Action item> From the listing below, reproduce word for word the part that opens with the line containing "setup_violations = 0" and closes with the line containing "die_h_um = 114"; reproduce nothing else.

=== Raw data ===

`src/ldo_ctrl_pkg.sv`:
```
// constants, field layout and types for the regulator control register bank
// assumes one 20 MHz clock and synchronous active-high reset
package ldo_ctrl_pkg;

  // ==========================================================
  // register map
  localparam logic [7:0] LDO3_CONTROL_ADDR = 8'h6E;
  localparam logic [7:0] LDO4_CONTROL_ADDR = 8'h6F;
  localparam logic [7:0] LDO5_CONTROL_ADDR = 8'h70;
  localparam logic [7:0] LDO6_CONTROL_ADDR = 8'h71;
  localparam int LDO_COUNT = 4;
  localparam logic [7:0] UNMAPPED_READ = 8'h00;

  // serial bus device address, value is arbitrary
  localparam logic [6:0] DEVICE_ADDR = 7'h08;

  // ==========================================================
  // field positions and reset values
  localparam int VCODE_MSB = 3;
  localparam int VCODE_LSB = 0;
  localparam int OUTPUT_ON_BIT = 4;
  localparam int STANDBY_KEEP_BIT = 5;
  localparam int LOW_POWER_BIT = 6;
  localparam int TOP_BIT = 7;
  localparam logic [7:0] VCODE_DOC_DEFAULT = 8'h80;
  // only the field's own four bits of the printed default are loaded
  localparam logic [3:0] VCODE_RESET = VCODE_DOC_DEFAULT[3:0];
  localparam logic [7:0] CTRL_RESET = {4'h0, VCODE_RESET};

  // ==========================================================
  // set point scale in millivolts
  localparam logic [11:0] BASE_MV = 12'h708;
  localparam logic [11:0] STEP_MV = 12'h064;

  // ==========================================================
  // types
  typedef struct packed {
    logic top;
    logic low_power;
    logic standby_keep;
    logic output_on;
    logic [3:0] voltage_code;
  } ldo_ctrl_t;

  typedef enum logic [1:0] {LDO_OFF, LDO_ON, LDO_LOW_POWER} ldo_mode_t;

  typedef enum logic [3:0] {
    BUS_IDLE, BUS_ADDR, BUS_ACK_ADDR, BUS_PTR, BUS_ACK_PTR,
    BUS_WDATA, BUS_ACK_WR, BUS_RDATA, BUS_ACK_RD
  } bus_state_t;

  function automatic logic [11:0] ldo_millivolt(input logic [3:0] code);
    return BASE_MV + STEP_MV * {8'h00, code};
  endfunction

endpackage

```
`src/ldo_channel.sv`:
```
// one regulator: control register, output state and fault flag
// assumes overcurrent_i is already debounced and synchronous
`timescale 1ns/1ps
module ldo_channel
  import ldo_ctrl_pkg::*;
(
  input wire logic clock_i,
  input wire logic srst_i,
  input wire logic wr_en_i,
  input wire logic [7:0] wr_data_i,
  input wire logic standby_i,
  input wire logic short_shutdown_enable_i,
  input wire logic overcurrent_i,
  input wire logic fault_clear_i,
  output ldo_ctrl_t ctrl_o,
  output ldo_mode_t mode_o,
  output logic [11:0] millivolt_o,
  output logic fault_flag_o
);

  // ==========================================================
  // control register
  ldo_ctrl_t ctrl;
  ldo_ctrl_t next_ctrl;
  ldo_mode_t mode;
  logic [11:0] millivolt;
  logic fault_flag;
  wire logic short_trip;
  wire logic next_fault_flag;

  assign short_trip = short_shutdown_enable_i & overcurrent_i;

  always_comb begin
    next_ctrl = ctrl;
    if (wr_en_i) begin
      next_ctrl = ldo_ctrl_t'(wr_data_i);
    end
    next_ctrl.top = 1'b0;
    if (short_trip) begin
      next_ctrl.output_on = 1'b0;
    end
  end

  // overload always flags; a new event beats a clear
  assign next_fault_flag = overcurrent_i | (fault_flag & ~fault_clear_i);

  function automatic ldo_mode_t resolve(input ldo_ctrl_t c, input logic sb);
    if (!c.output_on) begin
      return LDO_OFF;
    end else if (!c.standby_keep || !sb) begin
      return c.low_power ? LDO_LOW_POWER : LDO_ON;
    end else begin
      return c.low_power ? LDO_LOW_POWER : LDO_OFF;
    end
  endfunction

  always_ff @(posedge clock_i) begin
    if (srst_i) begin
      ctrl <= CTRL_RESET;
      mode <= LDO_OFF;
      millivolt <= BASE_MV;
      fault_flag <= 1'b0;
    end else begin
      ctrl <= next_ctrl;
      mode <= resolve(next_ctrl, standby_i);
      millivolt <= ldo_millivolt(next_ctrl.voltage_code);
      fault_flag <= next_fault_flag;
    end
  end

  assign ctrl_o = ctrl;
  assign mode_o = mode;
  assign millivolt_o = millivolt;
  assign fault_flag_o = fault_flag;
endmodule

```
`src/ldo_control_registers.sv`:
```
// regulator control register bank for regulators three to six behind a
// two-wire serial slave (address byte, pointer byte, data bytes)
// assumes scl_i and sda_i are synchronous to clock_i and the overcurrent
// inputs come from a debounced detector
//
// Summary of operation
// - bits 3:0 of each control register hold a read-write voltage code.
// - bit 4 switches the regulator output, 0 off and 1 on.
// - bit 5 chooses whether the output stays on during standby.
// - bit 6 forces the regulator into low-power operation.
// - the four control registers sit at consecutive addresses 0x6E to 0x71.
// - the voltage code loads the four low bits of default 0x80, code 0000.
// - bits 4 to 7 read zero after reset.
// - with shutdown enabled an overcurrent switches that regulator off.
// - output state follows enable, low-power, standby-keep and standby.
// - overload clears the enable when shutdown is on and always flags it.
// - shutdown is off after reset, so overloads only current limit; here short_shutdown_enable_i is an input that reset does not set.
// - codes 0000 to 1111 give 1.80 V to 3.30 V in 0.10 V steps.
`timescale 1ns/1ps
module ldo_control_registers
  import ldo_ctrl_pkg::*;
(
  input wire logic clock_i,
  input wire logic srst_i,
  input wire logic scl_i,
  input wire logic sda_i,
  output logic sda_o,
  output logic sda_oe_o,
  input wire logic standby_i,
  input wire logic short_shutdown_enable_i,
  input wire logic [3:0] overcurrent_i,
  input wire logic [3:0] fault_clear_i,
  input wire logic [3:0] ldo_fault_mask_i,
  output ldo_mode_t ldo_mode_o [LDO_COUNT],
  output logic [11:0] ldo_millivolt_o [LDO_COUNT],
  output logic [3:0] ldo_fault_flag_o,
  output logic fault_pending_o
);

  // ==========================================================
  // bus line sampling
  bus_state_t state;
  bus_state_t next_state;
  logic scl_q;
  logic sda_q;
  logic [7:0] sh;
  logic [7:0] next_sh;
  logic [3:0] cnt;
  logic [3:0] next_cnt;
  logic [7:0] ptr;
  logic [7:0] next_ptr;
  logic rw;
  logic next_rw;
  logic sda_oe;
  logic next_oe;
  logic bus_wr;
  ldo_ctrl_t ctrl [LDO_COUNT];

  wire logic scl_rise;
  wire logic scl_fall;
  wire logic start_seen;
  wire logic stop_seen;
  wire logic hit;
  wire logic [7:0] offset;
  wire logic [1:0] idx;
  wire logic [7:0] rd_byte;

  assign scl_rise = scl_i & ~scl_q;
  assign scl_fall = ~scl_i & scl_q;
  assign start_seen = scl_i & scl_q & sda_q & ~sda_i;
  assign stop_seen = scl_i & scl_q & ~sda_q & sda_i;

  // ==========================================================
  // address decode
  assign hit = (ptr >= LDO3_CONTROL_ADDR) && (ptr <= LDO6_CONTROL_ADDR);
  assign offset = ptr - LDO3_CONTROL_ADDR;
  assign idx = offset[1:0];
  assign rd_byte = hit ? ctrl[idx] : UNMAPPED_READ;

  // ==========================================================
  // serial slave sequencer
  always_comb begin
    next_state = state;
    next_sh = sh;
    next_cnt = cnt;
    next_ptr = ptr;
    next_rw = rw;
    next_oe = sda_oe;
    bus_wr = 1'b0;
    if (start_seen) begin
      next_state = BUS_ADDR;
      next_cnt = 4'h0;
      next_oe = 1'b0;
    end else if (stop_seen) begin
      next_state = BUS_IDLE;
      next_oe = 1'b0;
    end else begin
      unique case (state)
        BUS_IDLE: begin
          next_oe = 1'b0;
        end
        BUS_ADDR, BUS_PTR, BUS_WDATA: begin
          if (scl_rise) begin
            next_sh = {sh[6:0], sda_i};
            next_cnt = cnt + 4'h1;
          end else if (scl_fall && cnt == 4'h8) begin
            next_cnt = 4'h0;
            next_oe = 1'b1;
            if (state == BUS_ADDR) begin
              if (sh[7:1] == DEVICE_ADDR) begin
                next_rw = sh[0];
                next_state = BUS_ACK_ADDR;
              end else begin
                next_oe = 1'b0;
                next_state = BUS_IDLE;
              end
            end else if (state == BUS_PTR) begin
              next_ptr = sh;
              next_state = BUS_ACK_PTR;
            end else begin
              bus_wr = 1'b1;
              next_ptr = ptr + 8'h01;
              next_state = BUS_ACK_WR;
            end
          end
        end
        BUS_ACK_ADDR: begin
          if (scl_fall) begin
            if (rw) begin
              next_sh = rd_byte;
              next_oe = ~rd_byte[7];
              next_state = BUS_RDATA;
            end else begin
              next_oe = 1'b0;
              next_state = BUS_PTR;
            end
          end
        end
        BUS_ACK_PTR, BUS_ACK_WR: begin
          if (scl_fall) begin
            next_oe = 1'b0;
            next_state = BUS_WDATA;
          end
        end
        BUS_RDATA: begin
          if (scl_fall) begin
            if (cnt == 4'h7) begin
              next_cnt = 4'h0;
              next_oe = 1'b0;
              next_ptr = ptr + 8'h01;
              next_state = BUS_ACK_RD;
            end else begin
              next_cnt = cnt + 4'h1;
              next_sh = {sh[6:0], 1'b0};
              next_oe = ~sh[6];
            end
          end
        end
        BUS_ACK_RD: begin
          if (scl_rise) begin
            next_sh = {sh[6:0], sda_i};
          end else if (scl_fall) begin
            if (!sh[0]) begin
              next_sh = rd_byte;
              next_oe = ~rd_byte[7];
              next_state = BUS_RDATA;
            end else begin
              next_state = BUS_IDLE;
            end
          end
        end
        default: begin
          next_state = BUS_IDLE;
          next_oe = 1'b0;
        end
      endcase
    end
  end

  always_ff @(posedge clock_i) begin
    if (srst_i) begin
      state <= BUS_IDLE;
      scl_q <= 1'b1;
      sda_q <= 1'b1;
      sh <= 8'h00;
      cnt <= 4'h0;
      ptr <= 8'h00;
      rw <= 1'b0;
      sda_oe <= 1'b0;
    end else begin
      state <= next_state;
      scl_q <= scl_i;
      sda_q <= sda_i;
      sh <= next_sh;
      cnt <= next_cnt;
      ptr <= next_ptr;
      rw <= next_rw;
      sda_oe <= next_oe;
    end
  end

  // open drain: only ever pulls low
  assign sda_o = 1'b0;
  assign sda_oe_o = sda_oe;

  // ==========================================================
  // regulator channels
  for (genvar i = 0; i < LDO_COUNT; i++) begin : g_ldo
    wire logic wr_sel;
    assign wr_sel = bus_wr && hit && (idx == 2'(i));
    ldo_channel u_ldo (
      .clock_i(clock_i),
      .srst_i(srst_i),
      .wr_en_i(wr_sel),
      .wr_data_i(sh),
      .standby_i(standby_i),
      .short_shutdown_enable_i(short_shutdown_enable_i),
      .overcurrent_i(overcurrent_i[i]),
      .fault_clear_i(fault_clear_i[i]),
      .ctrl_o(ctrl[i]),
      .mode_o(ldo_mode_o[i]),
      .millivolt_o(ldo_millivolt_o[i]),
      .fault_flag_o(ldo_fault_flag_o[i])
    );
  end

  // unmasked flags summarise into one level
  assign fault_pending_o = |(ldo_fault_flag_o & ~ldo_fault_mask_i);
endmodule

```
`config.mk`:
```
export PLATFORM = sky130hd
export DESIGN_NAME = ldo_control_registers
export DESIGN_NICKNAME = d
export VERILOG_FILES = /design/src/ldo_ctrl_pkg.sv /design/src/ldo_channel.sv /design/src/ldo_control_registers.sv
export SDC_FILE = /design/constraint.sdc
export NUM_CORES = 1
export LEC_CHECK = 0
export ABC_AREA = 0
export BUFFER_PORTS_ARGS = -buffer_cell sky130_fd_sc_hd__buf_2
export CAP_MARGIN = 30
export CORE_MARGIN = 3
export CORE_UTILIZATION = 53
export CTS_CLUSTER_SIZE = 10
export DETAILED_ROUTE_END_ITERATION = 8
export PLACE_DENSITY_LB_ADDON = 0.12
export SLEW_MARGIN = 10
export SYNTH_ARGS = -nofsm -noshare
export SYNTH_HDL_FRONTEND = slang
export SYNTH_HIERARCHICAL = 1
export SYNTH_SLANG_ARGS = --single-unit
export TNS_END_PERCENT = 50
```
`constraint.sdc`:
```
create_clock -name clock_i -period 3.8 [get_ports clock_i]
set_input_delay 0.19 -clock clock_i [delete_from_list [all_inputs] [get_ports clock_i]]
set_output_delay 0.19 -clock clock_i [all_outputs]
set_load 0.02 [all_outputs]
```
; Word-level counts from Yosys, hierarchy flattened
; Index checks and enable logic that the tools add are counted.
[totals]
ff_bits = 116
out_inout_bits = 63
word_cells = 249
[classes]
addsub = 7
mul = 4
magnitude_cmp = 3
eq_ne = 39
n_mux = 81
bitwise_logic = 40
reduce_logical = 37
[ops]
columns = cell, count
row1 = $mux 8, 17
row2 = $mux 4, 13
row3 = $add 11x11->12 const A, 4
row4 = $mul 5x4->9 const A, 4
row5 = $ne 4x4->1 const B, 8
row6 = $pmux 8 s4, 1
row7 = $mux 2, 14
row8 = $mux 7, 4
row9 = $reduce_and 9->1, 3
row10 = $ne 2x2->1 const B, 13
row11 = $mux 1, 25
row12 = $pmux 4 s6, 1
row13 = $eq 4x3->1 const B, 5
row14 = $not 1->1, 18
row15 = $bmux 8 s2, 1
row16 = $pmux 8 s2, 1
row17 = $reduce_and 8->1, 2
row18 = $and 1x1->1, 15
row19 = $ne 3x3->1 const B, 4
row20 = $reduce_or 2->1, 6
row21 = $reduce_and 10->1, 1
row22 = $add 8x1->8 const B, 1
row23 = $eq 4x2->1 const B, 2
row24 = $eq 4x4->1 const B, 2
row25 = other kinds (27), 46

; Longest topological paths before layout
; Gate-level depths: netlist of run 1.
[depth]
depth_word = 14
depth_mapped = 18
depth_no_buf = 16

; Hierarchy
; The synthesis of run 1 kept the hierarchy.
[by_module_without_submodules]
columns = mod, n_inst, cells_each, area_per_inst_um2, seq_area_each_um2
row1 = ldo_channel, 4, 94, 953.4, 380.4
row2 = ldo_control_registers, 1, 289, 2389.8, 560.5

; Least setup slack after synthesis of run 1
; OpenSTA, ideal clock, no wires.
[synth_timing]
path_kind = register to register
startpoint = reg ptr[0]
endpoint = reg g_ldo[1].u_ldo.millivolt[9]
setup_time_ns = 0.060
arrival_ns = 4.016
path_slack_ns = -0.276
path_stages_with_launch = 18
n_path_buf = 2
period_less_slack_ns = 4.076
cell_sequence = dfxtp_1 -> clkbuf_1 -> inv_1 -> ha_1 -> nor2_1 -> nor3_2 -> nor2_1 -> nor3_1 -> and2_1 -> buf_2 -> mux2_1 -> ha_1 -> ha_1 -> fa_1 -> xor2_2 -> a41oi_2 -> xor3_1 -> nand2b_1
[synth_rtl]
columns = element, line_no
row1 = "start, declared", ldo_control_registers.sv:50  ; logic [7:0] ptr;
row2 = "start signal, assigned", ldo_control_registers.sv:196  ; ptr <= next_ptr;
row3 = "end signal, assigned", ldo_channel.sv:66  ; millivolt <= ldo_millivolt(next_ctrl.voltage_code);
row4 = "end, declared", ldo_channel.sv:26  ; logic [11:0] millivolt;

==> results of run 1 <==
## metrics by stage
step	setup WS, ns	hold slack [ns]
final	0.0932	0.0642
after global routing	-0.0262	0.0715
after CTS	-0.00207	0.0587
after detailed placement	-0.0790	0.437
after global placement	-0.00739	0.414
after floorplan	0.0222	0.262
## critical path, delay by kind of cell, from the launching register on
| kind | cells | cell delay (ns) |
|---|---|---|
| buffers and inverters | 3 | 0.33 |
| AND/OR/NAND/NOR | 4 | 1.06 |
| flip-flops | 1 | 0.31 |
| AO/OA/AOI/OAI | 2 | 0.32 |
| multiplexers | 1 | 0.37 |
| adder cells (fa/ha/maj) | 4 | 1.23 |
## cell type report
type | instances | area, sq um | share of cell area, %
inverters | 42 | 158 | 2.13
clock inverters | 4 | 30.0 | 0.407
well taps | 140 | 175 | 2.37
clock buffers | 11 | 243 | 3.29
multi-input cells | 486 | 3910 | 52.9
flip-flops and latches | 104 | 2080 | 28.2
repair buffers | 128 | 787 | 10.7
## cell usage in the layout (no fill, tap or decap), drive strengths merged, types with 9 or more instances in the layout
| cell type | synthesis | final |
|---|---|---|
| dfxtp | 104 | 104 |
| a21oi | 37 | 37 |
| nor2b | 23 | 23 |
| inv | 42 | 43 |
| nand2 | 30 | 30 |
| ha | 46 | 46 |
| mux2 | 9 | 9 |
| xnor2 | 9 | 9 |
| nor2 | 74 | 74 |
| conb | 5 | 13 |
| xor2 | 17 | 17 |
| clkbuf | 11 | 11 |
| nand2b | 14 | 14 |
| nand3 | 13 | 13 |
| a211oi | 19 | 19 |
| mux2i | 29 | 29 |
| a31oi | 11 | 11 |
| buf | 30 | 128 |
| o21ai | 16 | 16 |
## kinds of logic (layout without fill, tap and decap cells)
family                   count (synthesis)  after routing  synth area share, %
buffers and inverters                   83            185                 6.47
AO/OA/AOI/OAI                          136            136                 16.2
AND/OR/NAND/NOR                        211            211                 18.0
other                                    5             13                0.303
adder cells (fa/ha/maj)                 50             50                 10.6
flip-flops                             104            104                 33.6
XOR/XNOR                                30             30                 5.69
multiplexers                            46             46                 9.22
## worst min path at each step
stage | to | cells past startpoint
after detailed placement | g_ldo[0].u_ldo/fault_flag_o | 3
final | g_ldo[2].u_ldo/fault_flag_o | 3
after CTS | g_ldo[2].u_ldo/fault_flag_o | 3
after global routing | g_ldo[0].u_ldo/fault_flag_o | 3
after global placement | g_ldo[3].u_ldo/fault_flag_o | 3
after floorplan | g_ldo[0].u_ldo/ctrl_o[0] | 1
## routing by layer
metal	vias up	GRT usage, %	wire, um
li1	2543	-	-
met1	2525	29.2	6550
met2	120	40.2	7430
met3	15	3.28	543
met4	0	8.71	224
met5	-	0	0
## power by group
group	switching [mW]	leakage [nW]	total, mW	internal [mW]
sequential	0.0213	0.840	1.12	1.10
combinational	0.0904	2.45	0.141	0.0507
clock	0.411	0.137	0.873	0.462
total	0.522	3.43	2.14	1.61
## registers in the layout (all words and copies together) (netlist names)
name / count
scl_q: 1
state: 4
g_ldo.u_ldo/ctrl_o: 28
sda_oe_o: 1
sda_q: 1
rw: 1
cnt: 4
g_ldo.u_ldo/fault_flag_o: 4
g_ldo.u_ldo/millivolt_o: 36
ptr: 8
g_ldo.u_ldo/mode_o: 8
sh: 8
## synthesized netlist by cell type, drive strengths merged, types with 5 or more instances
cell type | instances | area share (%)
a211o | 6 | 0.85
a211oi | 19 | 2.9
a21boi | 6 | 0.79
a21o | 7 | 0.85
a21oi | 37 | 3.0
a22oi | 8 | 0.97
a31oi | 11 | 1.1
and2 | 7 | 0.71
and3b | 7 | 0.99
buf | 30 | 3.3
clkbuf | 11 | 0.67
conb | 5 | 0.30
dfxtp | 104 | 34
ha | 46 | 9.3
inv | 42 | 2.5
mux2 | 9 | 1.6
mux2i | 29 | 4.7
mux4 | 8 | 2.9
nand2 | 30 | 1.8
nand2b | 14 | 1.4
nand3 | 13 | 1.0
nand4 | 5 | 0.50
nand4b | 6 | 0.85
nor2 | 74 | 4.5
nor2b | 23 | 2.3
nor3 | 8 | 0.89
nor4 | 5 | 0.50
o21ai | 16 | 1.3
or3 | 5 | 0.50
xnor2 | 9 | 1.3
xor2 | 17 | 2.9
## what timing repair did
item,CTS,global route
setup buffers,3,2
pin swaps,6,12
setup endpoints to repair,11,16
resized for setup,15,25
==> results.toml, run 1 <==
[sta]
fin_crit_sh_pct = 97.5
worst_pin_slew_ns = 0.903
max_freq_mhz = 270
finClkSkew_ns = 0.00682
slew_violations = 0
rsz0062_at_grt = "yes"
finalCriticalPeriod_ns = 3.71
relSlewSlack_pct = 39.1
timing.setup.tns_ns = 0
setup_violations = 0
hold_viol = 0

[finish]
stdcell_area_sq_mm = 0.00739
n_fill_cell = 929
syn2layout_area_growth_pct = 19.1
n_antenna_cell = 0
utilization_pct = 66.4
nNetsFinal = 839
layout.cells.non_filler = 915
drive_gt1_share_pct = 27.5

[grt]
grt_first_pass_wirelength_um = 24300
first_global_vias = 5092
grtUsageTotal_pct = 23.1
grt_max_degree = 53
gr-total-overflow = 0
antenna_found_initial = 0

[worst_setup_path]
slowest_delay_ns = 0.57
crit_arrival_ns = 3.98
worstSetupPathType = "reg -> reg"
r2r_start = "cnt[0]"
cp-endpoint = "g_ldo[0].u_ldo/millivolt_o[11]"
endpoint_kind = "flip-flop"
cp_max_fo = 5
reg2reg_depth = 14
r2r_end = "g_ldo[0].u_ldo/millivolt_o[11]"
rrSetupSlack_ns = 0.09
critPathLaunch = "cnt[0]"
required_ns = 4.07
cp-start-kind = "flip-flop"
path_cells = "inv_1 -> ha_1 -> nand3b_1 -> or3_4 -> nor3_4 -> and2_4 -> mux2_2 -> ha_1 -> ha_2 -> fa_2 -> a41oi_2 -> buf_4 -> buf_4 -> a31oi_1"
slowest_stage = "fa_2"

[clock_tree]
clkTransAtPathRegs_ns = 0.07
clock_latency_ns = 0.36
clock_path_buffers = 2
cts_buffers = 9
ctsHoldBuffers = 0
cts_tree = "yes"
cts_max_level = 3
ctsRootBufferMaster = "clkbuf_16"
cts.sinks = 104

[die]
num_rows = 38
die_area_sq_mm = 0.0130
ios = 81
die_h_um = 114
start_util_pct = 55.8
core_sq_mm = 0.0111
dieWidth_um = 114

[synth]
synth.distinct_cells = 65
seq_area_frac_synth_pct = 33.6
synth_edf_count = 0
syn_area_per_cell_sq_um = 9.33
async_reset_ff_share_pct = 0
ys_ff_latch = 104
syn_area_sq_mm = 0.00620
synthFlopType = "dfxtp_1"
syn_inst = 665
yosys_warnings = 6

[placement]
place_inst = 895
place_congestion = 0.940
placed_cell_area_sq_mm = 0.00692
hpwl_um = 10700
portBuffers = 71

[routing]
avgRoutedWirePerCell_um = 16.1
num_vias = 5203
routed_wl_um = 14700
drc_errors = 0
firstDrtPassIters = 7
ant_nets = 0
via_per_inst = 5.69
drtIter0Drc = 255

[worst_hold_path]
hold_start = "overcurrent_i[2]"
hp-class = "in -> reg"

[flow_run]
drv_cap = 0

[pwr]
p_total_mw = 2.14
leakage_nw = 3.43
peakVddDrop_v = 0.000217
pwr_density_cell_mw_per_mm2 = 289

[status]
status = "completed"
(Power assumes the default switching activity.)
==> run 2: changes to the inputs <==
REMOVE_ABC_BUFFERS = 1   (was default)
==> run 2 against run 1 <==
Effect of this change: first-iteration DRC count shrank 8.6%; die area unchanged; worst hold slack improved by 0.013 ns; clock skew barely moved; setup slack worse by 0.014 ns; core utilization rose by 2.9 points; clock power up 0.8%; non-clock buffer count up 31; wire length increased by 2.9%; clock-buffer cell count did not move; combinational power hardly changed; flip-flop and latch count stayed put; largest power group unchanged.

===

Output for this exercise>
setup_violations = 0
hold_viol = 0

[finish]
stdcell_area_sq_mm = 0.00739
n_fill_cell = 929
syn2layout_area_growth_pct = 19.1
n_antenna_cell = 0
utilization_pct = 66.4
nNetsFinal = 839
layout.cells.non_filler = 915
drive_gt1_share_pct = 27.5

[grt]
grt_first_pass_wirelength_um = 24300
first_global_vias = 5092
grtUsageTotal_pct = 23.1
grt_max_degree = 53
gr-total-overflow = 0
antenna_found_initial = 0

[worst_setup_path]
slowest_delay_ns = 0.57
crit_arrival_ns = 3.98
worstSetupPathType = "reg -> reg"
r2r_start = "cnt[0]"
cp-endpoint = "g_ldo[0].u_ldo/millivolt_o[11]"
endpoint_kind = "flip-flop"
cp_max_fo = 5
reg2reg_depth = 14
r2r_end = "g_ldo[0].u_ldo/millivolt_o[11]"
rrSetupSlack_ns = 0.09
critPathLaunch = "cnt[0]"
required_ns = 4.07
cp-start-kind = "flip-flop"
path_cells = "inv_1 -> ha_1 -> nand3b_1 -> or3_4 -> nor3_4 -> and2_4 -> mux2_2 -> ha_1 -> ha_2 -> fa_2 -> a41oi_2 -> buf_4 -> buf_4 -> a31oi_1"
slowest_stage = "fa_2"

[clock_tree]
clkTransAtPathRegs_ns = 0.07
clock_latency_ns = 0.36
clock_path_buffers = 2
cts_buffers = 9
ctsHoldBuffers = 0
cts_tree = "yes"
cts_max_level = 3
ctsRootBufferMaster = "clkbuf_16"
cts.sinks = 104

[die]
num_rows = 38
die_area_sq_mm = 0.0130
ios = 81
die_h_um = 114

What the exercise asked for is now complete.